──────── PROVIDED RECORDS
What follows belongs to an exercise in optimizing a design on an open flow for small area, a short achievable clock period and few clock cycles; a production flow would make more cautious choices. Only simulation tests tie the RTL to the original design; equivalence was not proved. Power figures rest on the tool's default switching activity, not on a simulated workload.

==> flow/design.v, too long to show whole: its modules and the start of the top module <==
// module biggerints_core: 8783 lines
module biggerints_core (
    input  wire        clk,
    input  wire        rst,       
    input  wire        req,
    input  wire        we,
    input  wire [3:0]  addr,      
    input  wire [63:0] wdata,
    output wire        gnt,
    output reg  [63:0] rdata
);
  // ...
==> flow/flow/run.sh <==
#!/bin/bash
set -euo pipefail
cd "$(dirname "$0")/.."
bash standard.sh SETUP_SLACK_MARGIN=5.8 MATCH_CELL_FOOTPRINT=0 \
    "BUFFER_PORTS_ARGS=-buffer_cell sky130_fd_sc_hd__buf_4" \
    finish > make_finish.log 2>&1
==> flow/standard.sh <==
#!/bin/bash
# synth_recipe.tcl (not shown) runs the flow's synth.tcl, then flattens the netlist and writes it again
# the make line also repeats each setting of config.mk as NAME=value (left out here)
make -C /OpenROAD-flow-scripts/flow DESIGN_CONFIG=/design/flow/config.mk WORK_HOME=/design/flow/orfs CLKGATE_MAP_FILE= SYNTH_SCRIPT=/design/flow/synth_recipe.tcl "${@:-finish}"
==> flow/config.mk <==
export PLATFORM = sky130hd
export DESIGN_NAME = biggerints_core
export DESIGN_NICKNAME = biggerints_core
export VERILOG_FILES = /design/flow/design.v
export SDC_FILE = /design/flow/constraint.sdc
export NUM_CORES = 4
export LEC_CHECK = 0
export ABC_CLOCK_PERIOD_IN_PS = 6000
export CAP_MARGIN = 20
export CELL_PAD_IN_SITES_DETAIL_PLACEMENT = 1
export CELL_PAD_IN_SITES_GLOBAL_PLACEMENT = 2
export CORE_MARGIN = 2
export CORE_UTILIZATION = 35
export CTS_CLUSTER_DIAMETER = 60
export CTS_CLUSTER_SIZE = 30
export PLACE_DENSITY = 0.5
export SLEW_MARGIN = 20
==> flow/constraint.sdc <==
create_clock -name core_clock -period 13.0 [get_ports {clk}]
set_input_delay 2.6000 -clock core_clock [delete_from_list [all_inputs] [get_ports {clk}]]
set_output_delay 2.6000 -clock core_clock [all_outputs]
set_load 0.01 [all_outputs]
==> run_results.csv, run 1 <==
group,metric,value,unit
run_status,status,"no timing/DRC/antenna violations",
die,core-area,311000,µm²
synth,synth_common_cells,"a21oi_1 (1335), dfxtp_1 (1304), nand2_1 (1288)",
setup_path,critical_path_class,"primary input to primary output",
routing,first_iter_violations,16600,
clock_tree,clkTransAtPathRegs,60,ps
sta,min_period_over_period,0.580,
power_and_ir_drop,power_frac_seq,0.318,
routing,met1_length,304000,µm
setup_path,reg2reg_to,"c_q[180]",
placed_design,gp_congestion,1.12,
power_and_ir_drop,p_per_area,104,nW/µm²
finish,fin_nets,13700,
finish,signal_buffers,564,
grt,grt-ovfl-total,0,
finish,multi_input_area_share,0.629,
die,die_y,563,µm
die,dieArea,317000,µm²
synth,synth_edf_count,4,
routing,highest_layer,"met5",
routing,viasPerCell,6.79,
clock_tree,cts_root_buf,"clkbuf_16",
power_and_ir_drop,seq-power,4150,µW
setup_path,cp.depth,9,
routing,dr_wl_met3,101000,µm
clock_tree,cts.sinks,1308,
synth,synth_fp_nets,14200,
routing,met2_length,337000,µm
power_and_ir_drop,switching_share,0.369,
finish,final_common_cell,"a21oi_1",
finish,regArea,26300,µm²
power_and_ir_drop,power.leakage,0.0449,µW
setup_path,crit_fanout,4,
finish,multiInputGateArea,79100,µm²
power_and_ir_drop,internal_power,8240,µW
finish,largestClassByArea,"multi-input gates",
power_and_ir_drop,clkPwrFrac,0.451,
synth,syn_avg_cell_area,8.61,µm²
synth,muxShareOfSynthArea,0.0249,
synth,synth_top_family_by_area,"adder cells",
grt,gr-usage-met2,0.722,
Testbench counts, summed over its fixed seeds: cycles 41,481.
────────────────
REQUIRED WORK:
The records above must be restated. Preserve every word.

RESULT OF THIS TASK:
What follows belongs to an exercise in optimizing a design on an open flow for small area, a short achievable clock period and few clock cycles; a production flow would make more cautious choices. Only simulation tests tie the RTL to the original design; equivalence was not proved. Power figures rest on the tool's default switching activity, not on a simulated workload.

==> flow/design.v, too long to show whole: its modules and the start of the top module <==
// module biggerints_core: 8783 lines
module biggerints_core (
    input  wire        clk,
    input  wire        rst,       
    input  wire        req,
    input  wire        we,
    input  wire [3:0]  addr,      
    input  wire [63:0] wdata,
    output wire        gnt,
    output reg  [63:0] rdata
);
  // ...
==> flow/flow/run.sh <==
#!/bin/bash
set -euo pipefail
cd "$(dirname "$0")/.."
bash standard.sh SETUP_SLACK_MARGIN=5.8 MATCH_CELL_FOOTPRINT=0 \
    "BUFFER_PORTS_ARGS=-buffer_cell sky130_fd_sc_hd__buf_4" \
    finish > make_finish.log 2>&1
==> flow/standard.sh <==
#!/bin/bash
# synth_recipe.tcl (not shown) runs the flow's synth.tcl, then flattens the netlist and writes it again
# the make line also repeats each setting of config.mk as NAME=value (left out here)
make -C /OpenROAD-flow-scripts/flow DESIGN_CONFIG=/design/flow/config.mk WORK_HOME=/design/flow/orfs CLKGATE_MAP_FILE= SYNTH_SCRIPT=/design/flow/synth_recipe.tcl "${@:-finish}"
==> flow/config.mk <==
export PLATFORM = sky130hd
export DESIGN_NAME = biggerints_core
export DESIGN_NICKNAME = biggerints_core
export VERILOG_FILES = /design/flow/design.v
export SDC_FILE = /design/flow/constraint.sdc
export NUM_CORES = 4
export LEC_CHECK = 0
export ABC_CLOCK_PERIOD_IN_PS = 6000
export CAP_MARGIN = 20
export CELL_PAD_IN_SITES_DETAIL_PLACEMENT = 1
export CELL_PAD_IN_SITES_GLOBAL_PLACEMENT = 2
export CORE_MARGIN = 2
export CORE_UTILIZATION = 35
export CTS_CLUSTER_DIAMETER = 60
export CTS_CLUSTER_SIZE = 30
export PLACE_DENSITY = 0.5
export SLEW_MARGIN = 20
==> flow/constraint.sdc <==
create_clock -name core_clock -period 13.0 [get_ports {clk}]
set_input_delay 2.6000 -clock core_clock [delete_from_list [all_inputs] [get_ports {clk}]]
set_output_delay 2.6000 -clock core_clock [all_outputs]
set_load 0.01 [all_outputs]
==> run_results.csv, run 1 <==
group,metric,value,unit
run_status,status,"no timing/DRC/antenna violations",
die,core-area,311000,µm²
synth,synth_common_cells,"a21oi_1 (1335), dfxtp_1 (1304), nand2_1 (1288)",
setup_path,critical_path_class,"primary input to primary output",
routing,first_iter_violations,16600,
clock_tree,clkTransAtPathRegs,60,ps
sta,min_period_over_period,0.580,
power_and_ir_drop,power_frac_seq,0.318,
routing,met1_length,304000,µm
setup_path,reg2reg_to,"c_q[180]",
placed_design,gp_congestion,1.12,
power_and_ir_drop,p_per_area,104,nW/µm²
finish,fin_nets,13700,
finish,signal_buffers,564,
grt,grt-ovfl-total,0,
finish,multi_input_area_share,0.629,
die,die_y,563,µm
die,dieArea,317000,µm²
synth,synth_edf_count,4,
routing,highest_layer,"met5",
routing,viasPerCell,6.79,
clock_tree,cts_root_buf,"clkbuf_16",
power_and_ir_drop,seq-power,4150,µW
setup_path,cp.depth,9,
routing,dr_wl_met3,101000,µm
clock_tree,cts.sinks,1308,
synth,synth_fp_nets,14200,
routing,met2_length,337000,µm
power_and_ir_drop,switching_share,0.369,
finish,final_common_cell,"a21oi_1",
finish,regArea,26300,µm²
power_and_ir_drop,power.leakage,0.0449,µW
setup_path,crit_fanout,4,
finish,multiInputGateArea,79100,µm²
power_and_ir_drop,internal_power,8240,µW
finish,largestClassByArea,"multi-input gates",
power_and_ir_drop,clkPwrFrac,0.451,
synth,syn_avg_cell_area,8.61,µm²
synth,muxShareOfSynthArea,0.0249,
synth,synth_top_family_by_area,"adder cells",
grt,gr-usage-met2,0.722,
Testbench counts, summed over its fixed seeds: cycles 41,481.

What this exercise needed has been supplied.